- AIM OF THE TASK -
Say how many lines in this listing include the word "holding", with no other words in the reply.

- WORKING DATA -
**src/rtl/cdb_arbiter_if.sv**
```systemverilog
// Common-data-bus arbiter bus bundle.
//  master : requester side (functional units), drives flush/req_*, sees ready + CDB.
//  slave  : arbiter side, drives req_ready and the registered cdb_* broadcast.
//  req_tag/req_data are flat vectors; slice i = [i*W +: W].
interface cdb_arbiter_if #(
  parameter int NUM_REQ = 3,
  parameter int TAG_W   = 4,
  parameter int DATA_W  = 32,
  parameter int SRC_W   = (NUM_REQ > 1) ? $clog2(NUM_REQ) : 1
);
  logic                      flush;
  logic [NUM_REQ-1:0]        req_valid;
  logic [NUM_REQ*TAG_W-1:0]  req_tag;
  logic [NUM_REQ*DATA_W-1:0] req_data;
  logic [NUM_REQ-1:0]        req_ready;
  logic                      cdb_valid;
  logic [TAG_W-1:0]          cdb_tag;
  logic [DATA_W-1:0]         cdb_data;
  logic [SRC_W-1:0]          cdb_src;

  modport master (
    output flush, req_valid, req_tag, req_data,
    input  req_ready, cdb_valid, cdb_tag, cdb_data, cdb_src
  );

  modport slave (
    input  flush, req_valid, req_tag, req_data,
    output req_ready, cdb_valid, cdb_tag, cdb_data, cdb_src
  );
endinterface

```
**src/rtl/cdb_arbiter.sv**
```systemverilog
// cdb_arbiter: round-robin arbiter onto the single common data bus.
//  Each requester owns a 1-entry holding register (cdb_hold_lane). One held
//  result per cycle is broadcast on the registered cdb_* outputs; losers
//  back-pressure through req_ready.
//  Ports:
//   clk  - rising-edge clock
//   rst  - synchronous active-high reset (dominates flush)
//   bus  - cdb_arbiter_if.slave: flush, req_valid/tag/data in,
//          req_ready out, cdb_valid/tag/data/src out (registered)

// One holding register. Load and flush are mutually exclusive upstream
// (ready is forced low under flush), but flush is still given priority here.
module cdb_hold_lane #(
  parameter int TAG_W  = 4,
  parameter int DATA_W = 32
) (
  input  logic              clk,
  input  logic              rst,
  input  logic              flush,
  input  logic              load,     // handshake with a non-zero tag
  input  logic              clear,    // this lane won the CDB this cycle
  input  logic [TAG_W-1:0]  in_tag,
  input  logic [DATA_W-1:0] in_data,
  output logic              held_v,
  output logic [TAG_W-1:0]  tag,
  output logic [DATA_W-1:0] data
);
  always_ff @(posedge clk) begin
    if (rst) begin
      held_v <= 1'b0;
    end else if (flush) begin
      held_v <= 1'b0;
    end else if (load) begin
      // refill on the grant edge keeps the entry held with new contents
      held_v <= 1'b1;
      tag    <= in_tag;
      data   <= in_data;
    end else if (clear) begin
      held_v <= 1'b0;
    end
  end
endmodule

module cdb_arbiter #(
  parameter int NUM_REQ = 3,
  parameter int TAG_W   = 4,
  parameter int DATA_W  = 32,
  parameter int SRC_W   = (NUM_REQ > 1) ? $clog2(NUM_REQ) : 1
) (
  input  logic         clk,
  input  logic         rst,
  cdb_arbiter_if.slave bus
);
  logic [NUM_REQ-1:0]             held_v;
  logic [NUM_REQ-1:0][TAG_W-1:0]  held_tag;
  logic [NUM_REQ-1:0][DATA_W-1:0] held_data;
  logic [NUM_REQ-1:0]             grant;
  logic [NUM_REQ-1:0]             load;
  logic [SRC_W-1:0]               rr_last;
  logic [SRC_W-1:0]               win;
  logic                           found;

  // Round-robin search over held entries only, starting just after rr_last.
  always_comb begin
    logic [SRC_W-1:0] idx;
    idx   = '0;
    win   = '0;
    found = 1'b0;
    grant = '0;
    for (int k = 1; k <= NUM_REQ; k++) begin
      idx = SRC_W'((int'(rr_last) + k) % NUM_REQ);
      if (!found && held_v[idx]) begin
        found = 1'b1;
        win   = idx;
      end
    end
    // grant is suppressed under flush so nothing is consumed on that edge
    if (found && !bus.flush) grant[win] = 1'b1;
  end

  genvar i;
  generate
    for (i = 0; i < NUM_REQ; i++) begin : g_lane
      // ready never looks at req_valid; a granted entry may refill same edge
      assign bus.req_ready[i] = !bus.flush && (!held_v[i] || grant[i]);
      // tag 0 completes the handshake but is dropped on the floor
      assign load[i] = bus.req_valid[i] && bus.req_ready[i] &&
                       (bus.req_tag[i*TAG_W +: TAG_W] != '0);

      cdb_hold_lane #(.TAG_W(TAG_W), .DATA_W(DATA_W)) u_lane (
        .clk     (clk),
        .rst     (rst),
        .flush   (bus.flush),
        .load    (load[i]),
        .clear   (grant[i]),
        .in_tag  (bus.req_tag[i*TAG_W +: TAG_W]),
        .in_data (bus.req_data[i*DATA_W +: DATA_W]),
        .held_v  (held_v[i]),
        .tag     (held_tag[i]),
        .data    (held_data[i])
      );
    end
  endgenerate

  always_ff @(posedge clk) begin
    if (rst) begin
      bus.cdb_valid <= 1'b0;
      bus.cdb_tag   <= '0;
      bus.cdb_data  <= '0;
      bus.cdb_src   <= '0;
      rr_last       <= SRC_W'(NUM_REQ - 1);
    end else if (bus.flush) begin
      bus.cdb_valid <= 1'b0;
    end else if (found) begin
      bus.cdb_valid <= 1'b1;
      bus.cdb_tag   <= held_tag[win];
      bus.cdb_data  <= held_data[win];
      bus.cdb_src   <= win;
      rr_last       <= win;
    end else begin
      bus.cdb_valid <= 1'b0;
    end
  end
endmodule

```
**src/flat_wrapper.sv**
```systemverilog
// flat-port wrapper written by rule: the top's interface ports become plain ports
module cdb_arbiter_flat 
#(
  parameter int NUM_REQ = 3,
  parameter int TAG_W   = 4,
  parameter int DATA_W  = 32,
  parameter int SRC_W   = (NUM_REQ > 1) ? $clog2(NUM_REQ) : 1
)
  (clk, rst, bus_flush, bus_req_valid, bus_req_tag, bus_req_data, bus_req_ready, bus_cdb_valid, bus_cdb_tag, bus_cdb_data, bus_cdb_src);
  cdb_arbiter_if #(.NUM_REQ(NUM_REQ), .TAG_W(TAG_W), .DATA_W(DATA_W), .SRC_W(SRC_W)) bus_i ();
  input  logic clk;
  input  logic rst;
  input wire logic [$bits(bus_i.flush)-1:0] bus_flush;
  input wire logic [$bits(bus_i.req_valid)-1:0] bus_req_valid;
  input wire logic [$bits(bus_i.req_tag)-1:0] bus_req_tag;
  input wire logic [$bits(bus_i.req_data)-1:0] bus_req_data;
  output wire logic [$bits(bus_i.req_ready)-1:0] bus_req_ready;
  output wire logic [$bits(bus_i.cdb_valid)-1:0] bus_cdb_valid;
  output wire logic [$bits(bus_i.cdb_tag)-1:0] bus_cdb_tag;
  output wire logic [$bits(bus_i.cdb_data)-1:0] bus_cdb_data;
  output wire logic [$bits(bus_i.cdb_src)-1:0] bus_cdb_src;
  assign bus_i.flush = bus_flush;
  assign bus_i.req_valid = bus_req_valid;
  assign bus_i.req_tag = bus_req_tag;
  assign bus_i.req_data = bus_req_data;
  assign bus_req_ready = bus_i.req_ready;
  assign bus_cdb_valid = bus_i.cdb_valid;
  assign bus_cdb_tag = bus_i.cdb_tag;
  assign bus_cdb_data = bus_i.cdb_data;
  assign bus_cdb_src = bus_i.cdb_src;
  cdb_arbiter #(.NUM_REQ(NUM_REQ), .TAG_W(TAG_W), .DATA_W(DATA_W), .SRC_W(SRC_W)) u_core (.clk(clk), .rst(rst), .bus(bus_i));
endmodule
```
==
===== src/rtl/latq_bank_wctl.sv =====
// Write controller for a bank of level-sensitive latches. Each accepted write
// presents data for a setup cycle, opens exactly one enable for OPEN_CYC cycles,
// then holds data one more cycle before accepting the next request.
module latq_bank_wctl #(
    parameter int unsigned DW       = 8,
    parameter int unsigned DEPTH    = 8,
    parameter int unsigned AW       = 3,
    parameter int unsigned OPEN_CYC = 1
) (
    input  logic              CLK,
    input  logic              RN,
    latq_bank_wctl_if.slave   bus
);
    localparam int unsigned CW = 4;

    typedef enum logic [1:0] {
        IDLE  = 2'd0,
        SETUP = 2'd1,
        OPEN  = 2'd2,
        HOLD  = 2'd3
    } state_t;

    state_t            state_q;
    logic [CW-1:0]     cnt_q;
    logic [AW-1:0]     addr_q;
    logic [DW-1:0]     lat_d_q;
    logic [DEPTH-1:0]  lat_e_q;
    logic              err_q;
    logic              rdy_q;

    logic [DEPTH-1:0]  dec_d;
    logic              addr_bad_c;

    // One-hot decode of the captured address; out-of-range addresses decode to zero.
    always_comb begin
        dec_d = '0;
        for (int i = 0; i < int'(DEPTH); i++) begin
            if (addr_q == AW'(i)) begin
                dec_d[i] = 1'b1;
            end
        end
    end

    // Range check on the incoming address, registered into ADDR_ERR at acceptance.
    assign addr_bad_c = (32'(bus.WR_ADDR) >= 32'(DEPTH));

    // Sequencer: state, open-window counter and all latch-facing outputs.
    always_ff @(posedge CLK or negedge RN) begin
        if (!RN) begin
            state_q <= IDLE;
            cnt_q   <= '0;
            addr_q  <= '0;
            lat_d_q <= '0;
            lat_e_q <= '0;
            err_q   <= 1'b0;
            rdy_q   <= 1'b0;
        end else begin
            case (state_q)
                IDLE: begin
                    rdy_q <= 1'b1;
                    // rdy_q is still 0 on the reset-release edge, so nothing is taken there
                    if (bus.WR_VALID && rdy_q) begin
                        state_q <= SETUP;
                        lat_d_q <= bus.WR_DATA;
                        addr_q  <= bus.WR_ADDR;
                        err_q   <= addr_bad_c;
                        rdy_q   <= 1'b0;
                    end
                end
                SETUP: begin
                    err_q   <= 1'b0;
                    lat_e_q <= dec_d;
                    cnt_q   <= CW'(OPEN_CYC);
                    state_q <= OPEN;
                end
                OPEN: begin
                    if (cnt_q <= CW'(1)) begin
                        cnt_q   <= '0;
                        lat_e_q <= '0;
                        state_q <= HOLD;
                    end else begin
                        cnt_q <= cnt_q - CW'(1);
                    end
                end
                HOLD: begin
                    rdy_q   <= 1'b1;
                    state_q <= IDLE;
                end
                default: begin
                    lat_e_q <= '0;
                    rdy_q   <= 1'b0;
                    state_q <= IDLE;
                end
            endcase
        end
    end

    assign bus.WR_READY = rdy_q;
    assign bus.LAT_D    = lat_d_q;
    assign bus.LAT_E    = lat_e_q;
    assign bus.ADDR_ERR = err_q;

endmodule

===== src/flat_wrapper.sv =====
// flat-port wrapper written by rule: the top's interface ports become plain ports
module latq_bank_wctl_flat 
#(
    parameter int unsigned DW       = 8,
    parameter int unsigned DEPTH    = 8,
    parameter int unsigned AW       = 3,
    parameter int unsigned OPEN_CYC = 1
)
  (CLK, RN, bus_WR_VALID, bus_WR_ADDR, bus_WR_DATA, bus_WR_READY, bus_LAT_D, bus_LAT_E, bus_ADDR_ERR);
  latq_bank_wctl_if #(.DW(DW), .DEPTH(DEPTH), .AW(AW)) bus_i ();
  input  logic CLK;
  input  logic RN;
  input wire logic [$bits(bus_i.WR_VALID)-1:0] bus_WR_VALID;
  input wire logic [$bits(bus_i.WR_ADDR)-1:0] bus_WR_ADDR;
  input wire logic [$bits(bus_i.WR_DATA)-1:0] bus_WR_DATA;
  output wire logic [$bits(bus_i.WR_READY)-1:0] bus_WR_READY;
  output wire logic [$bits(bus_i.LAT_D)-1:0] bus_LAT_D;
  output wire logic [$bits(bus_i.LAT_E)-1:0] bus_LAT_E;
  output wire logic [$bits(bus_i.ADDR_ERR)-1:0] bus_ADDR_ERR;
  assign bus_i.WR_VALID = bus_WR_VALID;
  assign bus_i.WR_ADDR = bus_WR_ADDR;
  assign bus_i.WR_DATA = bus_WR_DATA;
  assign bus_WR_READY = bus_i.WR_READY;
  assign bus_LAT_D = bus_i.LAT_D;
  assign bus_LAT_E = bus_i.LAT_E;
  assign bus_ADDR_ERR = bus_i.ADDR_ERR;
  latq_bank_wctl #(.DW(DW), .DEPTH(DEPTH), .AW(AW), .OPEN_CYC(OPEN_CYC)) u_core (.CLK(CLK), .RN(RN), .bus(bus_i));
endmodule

- RESPONSE TO THIS EXERCISE -
2